A similar situation exists in Austin, where high-paying jobs are arriving in droves. CBRE’s data shows that the marketwide occupancy rate was 97.1 percent at the end of 2021. In addition, the average asking rent at the end of last year was $1,563 per month, up from $1,252 per month year over year. However, the report notes that rent growth between the fourth quarter of 2020 and the first quarter of 2021 was essentially flat, meaning that average rents increased by nearly 24 percent during the last three quarters of last year.
“The best thing we can do is listen to all the information we have at hand and try to make a calculated forecast while making sure we are protecting the downside risk for all of our partners,” notes Lerner of Allied Orion Group. “With real estate, it’s always about location, location, location. Find the right location that makes sense from a conservative pro forma approach, and you will be successful.”
That mentality may be old-school, but it’s certainly not outdated, particularly when it comes to Class A high-rise projects in dense urban markets, according to Yewande Fapohunda, senior vice president at High Street Residential.
“With more dense and urban product like high-rises, everything takes longer, and the business plan can be more challenging,” she says. “The design process alone can take years. Because of the high bar for these projects — regardless of what market you’re in — success usually rests on the outstanding qualities of the site. These projects go back to the fundamentals of real estate; it’s the location that survives the economic ups and downs.”
High Street Residential, which is the multifamily development arm of Dallas-based Trammell Crow Co., recently topped out Parkside Residences at Discovery Green, a 43-story high-rise project in downtown Houston. Construction of the 309-unit community began in July 2020, and the first move-ins are scheduled to commence this summer.

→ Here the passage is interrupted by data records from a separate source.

module ALU(i_data_A, i_data_B, i_alu_control, o_zero_flag, o_result);
input [31:0] i_data_A;					 
input [31:0] i_data_B;					 
output reg [31:0] o_result;				 
input [3:0] i_alu_control;				 
output wire o_zero_flag;				 
assign o_zero_flag = ~|o_result;
reg [31:0] i_shifter_data;
reg [2:0] i_shift_mode;
reg [4:0] i_shift_cnt;
wire [31:0] o_shifted_data; 
barrel_shifter bs_inst(.i_data(i_shifter_data),
			.i_mode(i_shift_mode),
			.i_shift_count(i_shift_cnt),
			.o_data(o_shifted_data));
always @(*) begin
	i_shifter_data = {32{1'bx}};
	i_shift_mode = {3{1'bx}};
	i_shift_cnt = {5{1'bx}};
	casex(i_alu_control)
		4'b0010:	 
			begin
				o_result = i_data_A + i_data_B;
			end
		4'b0110:	 
			begin
				o_result = i_data_A - i_data_B;
			end
		4'b0000:	 
			begin
				o_result = i_data_A & i_data_B;
			end
		4'b0001:	 
			begin
				o_result = i_data_A | i_data_B;
			end
		4'b0111:	 
			begin
				o_result = i_data_A < i_data_B ? 32'h00000001 : 32'h00000000;	
			end
		4'b0011:	 
			begin
				o_result = i_data_A ^ i_data_B;
			end
		4'b0100:	 
			begin
				o_result = ~(i_data_A | i_data_B);
			end
		4'b1000:	 
			begin
				i_shifter_data = i_data_B;
				i_shift_mode = 3'b000;
				i_shift_cnt = i_data_A[4:0];	 
				o_result = o_shifted_data;		
			end
		4'b1001:	 
			begin
				i_shifter_data = i_data_B;
				i_shift_mode = 3'b001;
				i_shift_cnt = i_data_A[4:0];	
				o_result = o_shifted_data;	
			end
		4'b1010:	 
			begin
				i_shifter_data = i_data_B;
				i_shift_mode = 3'b100;
				i_shift_cnt = i_data_A[4:0];	
				o_result = o_shifted_data;	
			end
		4'b1011:	 
			begin
				i_shifter_data = i_data_B;
				i_shift_mode = 3'b011;
				i_shift_cnt = i_data_A[4:0];
				o_result = o_shifted_data;	
			end
		4'b1100:	 
			begin
				i_shifter_data = i_data_B;
				i_shift_mode = 3'b010;
				i_shift_cnt = i_data_A[4:0];	
				o_result = o_shifted_data;	
			end
		default:
			begin
				o_result = {32{1'bx}};	 
			end
	endcase
end
endmodule
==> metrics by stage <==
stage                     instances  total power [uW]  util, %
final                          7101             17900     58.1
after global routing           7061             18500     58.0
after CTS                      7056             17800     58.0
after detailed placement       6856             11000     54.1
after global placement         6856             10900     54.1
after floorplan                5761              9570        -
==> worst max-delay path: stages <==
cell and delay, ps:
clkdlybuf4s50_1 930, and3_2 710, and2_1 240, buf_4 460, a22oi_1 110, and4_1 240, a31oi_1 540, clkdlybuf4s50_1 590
**./design.v**
```verilog
module GPIO(i_clk, i_arst, i_DATA, i_ALT, i_ALT_IN, i_DDIR_WE, o_DIN, i_DIN_RE, i_DOUT_WE, io_IO, BAM_output);
input i_clk;		 
input i_arst;		 
input [31:0] i_DATA;	 
input i_ALT;		 
input i_ALT_IN;		 
input i_DDIR_WE;	 
output reg [31:0] o_DIN; 
input i_DIN_RE;		 
input i_DOUT_WE;	 
inout [31:0] io_IO;	 
output BAM_output;
assign BAM_output = (i_ALT) ? i_ALT_IN : 1'bz;					 
reg [31:0] DDIR;	 
reg [31:0] DOUT;	 
genvar g_cnt;		 
generate 
	for(g_cnt = 0; g_cnt < 32; g_cnt = g_cnt + 1) begin: GPIO_z
		assign io_IO[g_cnt] = (DDIR[g_cnt]) ? DOUT[g_cnt] : 1'bz;	 
end
endgenerate
always @(posedge i_clk, posedge i_arst) begin		 
	if(i_arst) begin
		DDIR <= 32'd0;
	end else begin
		if(i_DDIR_WE) begin
			DDIR <= i_DATA;
		end else begin
			DDIR <= DDIR;
		end
	end
end
always @(posedge i_clk, posedge i_arst) begin		 
	if(i_arst) begin
		DOUT <= 32'd0;
	end else begin
		if(i_DOUT_WE) begin
			DOUT <= i_DATA;
		end else begin
			DOUT <= DOUT;
		end
	end
end
always @(posedge i_clk, posedge i_arst) begin		 
	if(i_arst) begin
		o_DIN <= 32'd0;
	end else begin
		if(i_DIN_RE) begin
			o_DIN <= io_IO;
		end else begin
			o_DIN <= o_DIN;
		end
	end
end
endmodule 
```
==> /design/flow/design.v <==
module adder_18 (
    input [5:0] alufn,
    input [7:0] op1,
    input [7:0] op2,
    output reg [7:0] out,
    output reg zOut,
    output reg vOut,
    output reg nOut
  );
  reg zComp;
  reg [7:0] result;
  integer i;
  reg [3:0] shift;
  reg [3:0] amant;
  reg [3:0] bmant;
  reg [3:0] aexp;
  reg [3:0] bexp;
  reg [4:0] fresult;
  reg [7:0] o1;
  reg [7:0] o2;
  reg [7:0] fmulres;
  reg [3:0] fmulexp;
  reg [3:0] fmulshift;
  always @* begin
    zOut = 1'h0;
    vOut = 1'h0;
    nOut = 1'h0;
    out = 8'h00;
    case (alufn)
      6'h00: begin
        result = op1 + op2;
        out = result;
        nOut = result[7+0-:1];
        vOut = (op1[7+0-:1] & op2[7+0-:1] & ~result[7+0-:1]) | (~op1[7+0-:1] & ~op2[7+0-:1] & result[7+0-:1]);
        zComp = result[0+0-:1];
        for (i = 1'h1; i < 4'h8; i = i + 1) begin
          zComp = (zComp | result[(i)*1+0-:1]);
        end
        zOut = ~zComp;
      end
      6'h01: begin
        o2 = -op2;
        result = op1 + o2;
        out = result;
        nOut = result[7+0-:1];
        vOut = (op1[7+0-:1] & o2[7+0-:1] & ~result[7+0-:1]) | (~op1[7+0-:1] & ~o2[7+0-:1] & result[7+0-:1]);
        zComp = result[0+0-:1];
        for (i = 1'h1; i < 4'h8; i = i + 1) begin
          zComp = (zComp | result[(i)*1+0-:1]);
        end
        zOut = ~zComp;
      end
      6'h02: begin
        out = op1 * op2;
      end
      6'h04: begin
        out = -op1;
      end
      6'h05: begin
        out = (-op1 & {4'h8{op1[7+0-:1]}}) | (op1 & {4'h8{~op1[7+0-:1]}});
      end
    endcase
  end
endmodule
module alu_15 (
    input [5:0] alufn,
    input [7:0] op1,
    input [7:0] op2,
    output reg [7:0] r_op1,
    output reg [7:0] r_op2,
    output reg [7:0] out
  );
  wire [8-1:0] M_adder_out;
  wire [1-1:0] M_adder_zOut;
  wire [1-1:0] M_adder_vOut;
  wire [1-1:0] M_adder_nOut;
  adder_18 adder (
    .op1(op1),
    .op2(op2),
    .alufn(alufn),
    .out(M_adder_out),
    .zOut(M_adder_zOut),
    .vOut(M_adder_vOut),
    .nOut(M_adder_nOut)
  );
  wire [8-1:0] M_boolean_out;
  boolean_19 boolean (
    .op1(op1),
    .op2(op2),
    .alufn(alufn),
    .out(M_boolean_out)
  );
  wire [8-1:0] M_shifter_out;
  shifter_20 shifter (
    .alufn(alufn),
    .op1(op1),
    .op2(op2[0+4-:5]),
    .out(M_shifter_out)
  );
  wire [8-1:0] M_compare_out;
  reg [1-1:0] M_compare_z;
  reg [1-1:0] M_compare_v;
  reg [1-1:0] M_compare_n;
  compare_21 compare (
    .alufn(alufn),
    .z(M_compare_z),
    .v(M_compare_v),
    .n(M_compare_n),
    .out(M_compare_out)
  );
  always @* begin
    out = 8'bxxxxxxxx;
    r_op1 = op1;
    r_op2 = op2;
    M_compare_z = M_adder_zOut;
    M_compare_n = M_adder_nOut;
    M_compare_v = M_adder_vOut;
    case (alufn[4+1-:2])
      2'h0: begin
        out = M_adder_out;
      end
      2'h1: begin
        out = M_boolean_out;
      end
      2'h2: begin
        out = M_shifter_out;
      end
      2'h3: begin
        out = M_compare_out;
      end
    endcase
  end
endmodule
module boolean_19 (
    input [7:0] op1,
    input [7:0] op2,
    input [5:0] alufn,
    output reg [7:0] out
  );
  always @* begin
    out = 8'bxxxxxxxx;
    case (alufn)
      6'h18: begin
        out = op1 & op2;
      end
      6'h1e: begin
        out = op1 | op2;
      end
      6'h16: begin
        out = op1 ^ op2;
      end
      6'h11: begin
        out = ~op1;
      end
      6'h1a: begin
        out = op1;
      end
    endcase
  end
endmodule
module compare_21 (
    input [5:0] alufn,
    input z,
    input v,
    input n,
    output reg [7:0] out
  );
  always @* begin
    out = 8'h00;
    case (alufn)
      6'h33: begin
        out[0+0-:1] = z;
      end
      6'h35: begin
        out = n ^ v;
      end
      6'h37: begin
        out = z | (n ^ v);
      end
    endcase
  end
endmodule
module shifter_20 (
    input [5:0] alufn,
    input [7:0] op1,
    input [4:0] op2,
    output reg [7:0] out
  );
  always @* begin
    out = 8'bxxxxxxxx;
    case (alufn)
      6'h20: begin
        out = op1 << op2;
      end
      6'h21: begin
        out = op1 >> op2;
      end
      6'h23: begin
        out = $signed(op1) >>> op2;
      end
      6'h24: begin
        out[1+6-:7] = op1[0+6-:7];
        out[0+0-:1] = op1[7+0-:1];
      end
    endcase
  end
endmodule
==> /design/flow/run.sh <==
#!/bin/bash
# OpenROAD 26Q1-2900-gdf79404cd8, Yosys 0.63+post, stock flow scripts
make -C /OpenROAD-flow-scripts/flow DESIGN_CONFIG=/design/flow/config.mk WORK_HOME=/design/flow/orfs finish
==> /design/flow/config.mk <==
export PLATFORM = sky130hd
export DESIGN_NAME = alu_15
export DESIGN_NICKNAME = alu_15
export VERILOG_FILES = /design/flow/design.v
export SDC_FILE = /design/flow/constraint.sdc
export NUM_CORES = 4
export LEC_CHECK = 1
export CORE_UTILIZATION = 30
==> /design/flow/constraint.sdc <==
current_design alu_15

set clk_period 8.9
set clk_io_pct 0.2

create_clock -name clk0 -period $clk_period

set non_clock_inputs [all_inputs -no_clocks]
set_input_delay [expr $clk_period * $clk_io_pct] -clock clk0 $non_clock_inputs
set_output_delay [expr $clk_period * $clk_io_pct] -clock clk0 [all_outputs]
==> summary.txt <==
Flow results are below.

- The routed design has 14,000 um of wire.
- STA classifies the critical path startpoint as a primary input.
- For this run, the chip area from Yosys synthesis comes to 3720 um2.
- 0 antenna diodes ended up in the layout.
- The pre-placement core utilization is 0.308, for reference.
- After routing, the total negative slack on setup checks comes to 0 ns.
- The worst path needs 8.29 ns of the cycle, external delays included.
- The remaining antenna violation count after routing is 0, for reference.
- Headroom to the max-slew limit came out at 0.478.
- According to the floorplan log, the row count is 40.
- The total number of sequential cells is 0, for reference.
- The violation count after the first detailed-route iteration is 427, for reference.
- The initial antenna violation count is 0, for reference.
- In this run the static leakage power is 1.75 nW.
- Before antenna repair, the detailed router went through 5 iterations.
- STA classifies the critical path endpoint as an output pin.
- STA puts the critical path data arrival time at 6.51 ns.
- The post-CTS resize count is 0, for reference.
- Along the worst path, the maximum fanout reaches 7.
- The number of logged tool warnings is 42, for reference.
- In the final report, the number of hold violations comes to 0.
- According to the floorplan report, the die height is 113 um.
- Setup repair after global routing left no endpoint under its margin.
- The worst-case vdd ir drop is 0.0000518 V, for reference.
- In this run the mean area of a mapped cell was 6.99 um2.
- The critical path contains buffers and inverters numbering 6 combined.
- During synthesis, Yosys emitted a total of 5 warnings.
- The peak per-stage delay on the critical path is 0.63 ns, for reference.
- The global-route wire length before repair is 22,000 um, for reference.
- The clock buffer instance count of the final layout is 0, for reference.
- The total overflow left after global routing is 0.
- In the finished design, the share of the clock period the worst path needs comes to 0.931.
- The number of hold buffers added after cts is 0, for reference.
- The tally of buffers added on design ports is 46, for reference.
- According to the floorplan report, the die width is 113 um.
- The worst setup path is of the in2out kind.
- The area of the die is 12,800 um2, for reference.
- The synth_stat.txt file lists the number of cells as 532.
- The sequential cell area fraction in the yosys report is 0, for reference.
- The share of final-layout standard cells stronger than drive strength 1 is 0.0713, for reference.
- In this run the count of I/O pins placed on the die edge is 46.
- Per the run report, area growth between synthesis and finish was 14.1%.
- The total count of max-transition violations in the final report is 0, for reference.
- The multi-input combinational cells in the finished layout cover a total of 3270 um2.
- In the Yosys stats the netlist draws on 78 distinct library cells.
- In the global route stage, overall resource usage came out at 0.227.
- The cell area after synthesis is 3720 um2, for reference.
- The area taken by flip-flops and latches is 0 um2, for reference.
- The finished layout holds 715 standard cells, fillers aside.
- The routability congestion estimate from global placement is 1.03, for reference.
- Looking at the max-slew report, the worst-margin pin has a slew of 0.780 ns.
- The slowest stage of the critical path is the sky130_fd_sc_hd__clkdlybuf4s50_1 cell.
- Per the placement report, the placed cell count is 715.
- The setup-violating endpoint count in the final report is 0, for reference.
- Per the detail_route report, DRC violations left total 0.
- The script logs the ratio of routed vias to standard cells as 5.75.
- The data required time reported for the critical path is 7.12 ns.
- The final route contains 4,108 vias.
- The synthesized instance count is 532.
- The worst hold path class is in2out, for reference.
- For this sky-water flow run, the detailed-routed wirelength per cell is reported as 19.5 um.
- Grouping stages by cell kind, the critical path spends the most delay in adder cells.
- Per the run summary, max-cap violations total 0.
- Note, the detailed placer reported a final HPWL of 11,000 um.
- The total power per unit cell area is 63.0 nW/um2, for reference.
- The report lists the cells along the critical path as clkdlybuf4s50_1, ha_1, fa_1, inv_1, fa_1, inv_1, ha_1, inv_1, fa_1, inv_1, ha_1, a21o_1, a21oi_1, xnor3_1, xnor3_1, nand2_1, o2111ai_1, clkdlybuf4s50_1.
- The buffer count from post-CTS setup fixing is 0, for reference.
- The dominant cell type by count on the critical path is sky130_fd_sc_hd__inv_1, for reference.
- The flow ran to the end, and the final reports show no timing, DRC or antenna violations.
- Entering global routing, the biggest net connects 25 pins.
- The maximum frequency from static timing analysis is 0.121 GHz, for reference.
- The via count of the first global-routing pass is 3,953, for reference.
- The core region is 12,100 um2.
- Counting the fill cells in the layout gives 1,282.
## final timing paths
kind,startpoint,endpoint,slack [ns],cells after the start
worst max-delay path,op1[2],out[7],0.61,18
worst min-delay path,op2[2],r_op2[2],4.57,2
## cell usage after synthesis, drive strengths merged (6+ instances only)
| cell | count | area [um2] |
|---|---|---|
| xnor2 | 25 | 219 |
| a31oi | 6 | 37.5 |
| and3 | 6 | 42.5 |
| a211oi | 11 | 82.6 |
| o21ai | 28 | 140 |
| o211ai | 6 | 45.0 |
| buf | 35 | 226 |
| fa | 14 | 280 |
| nand2b | 10 | 70.1 |
| clkbuf | 13 | 48.8 |
| ha | 43 | 538 |
| mux2i | 6 | 60.1 |
| a21oi | 37 | 189 |
| nor3 | 12 | 65.1 |
| or3 | 7 | 43.8 |
| nor3b | 7 | 52.6 |
| nand3 | 9 | 45.0 |
| inv | 42 | 158 |
| nor2 | 52 | 200 |
| nand2 | 47 | 176 |
| a21o | 8 | 60.1 |
| nand4 | 8 | 50.1 |
| xor2 | 6 | 52.6 |
| or2 | 6 | 37.5 |
## metrics by stage
stage	utilization	hold slack (ns)	setup WS [ns]	total power (W)	cell area, um2
6_report	0.352	4.57	0.612	0.000267	4240
3_3_place_gp	0.352	4.56	0.634	0.000264	4240
4_1_cts	0.352	4.57	0.577	0.000266	4240
3_5_place_dp	0.352	4.56	0.588	0.000264	4240
5_1_grt	0.352	4.61	0.361	0.000294	4240
2_1_floorplan	-	3.63	1.69	0.000181	3720
## layout by cell type, fill, tap and decap left out, drive strengths merged, types with 4 or more instances in the layout
cell / instances
nor2: 52
nand2: 47
clkdlybuf4s50: 46
ha: 43
inv: 42
a21oi: 37
o21ai: 28
xnor2: 25
buf: 17
fa: 14
nor3: 12
a211oi: 11
nand2b: 10
nand3: 9
a21o: 8
nand4: 8
or3: 7
nor3b: 7
mux2i: 6
xor2: 6
a31oi: 6
o211ai: 6
and3: 6
or2: 6
o221ai: 5
a22oi: 5
and2: 5
nor4: 5
a221oi: 5
nor2b: 4
## report_power, final
| part | switching, W | total, W | leakage, nW | internal [W] |
|---|---|---|---|---|
| registers | 0 | 0 | 0 | 0 |
| clock network | 0 | 0 | 0 | 0 |
| logic | 0.000150 | 0.000267 | 1.75 | 0.000117 |
## per-layer routing
layer | global-route usage | vias up | wire (um) | part of all wire
met5 | 0.0275 | - | 42 | 0.0030
li1 | - | 1933 | - | -
met4 | 0.0667 | 2 | 499 | 0.036
met2 | 0.348 | 226 | 5990 | 0.43
met3 | 0.0366 | 42 | 1250 | 0.090
met1 | 0.327 | 1905 | 6170 | 0.44
## layout make-up
cell class                 count  share of cell area
timing repair buffer          63               0.139
multi-input combinational    439               0.772
inverter                      45              0.0398
tap                          168              0.0496
## logic make-up (layout without fill, tap and decap cells)
family / after synthesis / after routing / synth area share
compound gates: 148 / 148 / 0.271
xor+xnor: 33 / 33 / 0.0852
fa+ha+maj: 57 / 57 / 0.220
buf+inv: 93 / 108 / 0.119
mux: 9 / 9 / 0.0313
simple gates: 192 / 192 / 0.273
Power is estimated from default activity; no workload was simulated.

Fapohunda also points out that even during inflationary periods, these projects have the attributes that can better attract renters who are less affected by price escalation.
As such, High Street Residential focuses on offering a combination of top-notch interior finishes, a comprehensive communal amenity package, vibrant neighborhood surroundings, and an excellent management team that provides stellar service to residents. In these ways, the company shields its developments from broader economic headwinds. This includes a global pandemic that theoretically impacts almost all consumers and businesses on some adverse level.
“You may look up and see inflation up in the near term, but job growth is returning to pre-pandemic levels, and the savings rates of many upper-income renters and homeowners actually increased over the past two years,” she continues. “In Houston, we are encouraged by expansion in certain industries, especially healthcare and energy, which generate great-quality jobs and support their employees’ economic mobility and Class A housing choices.”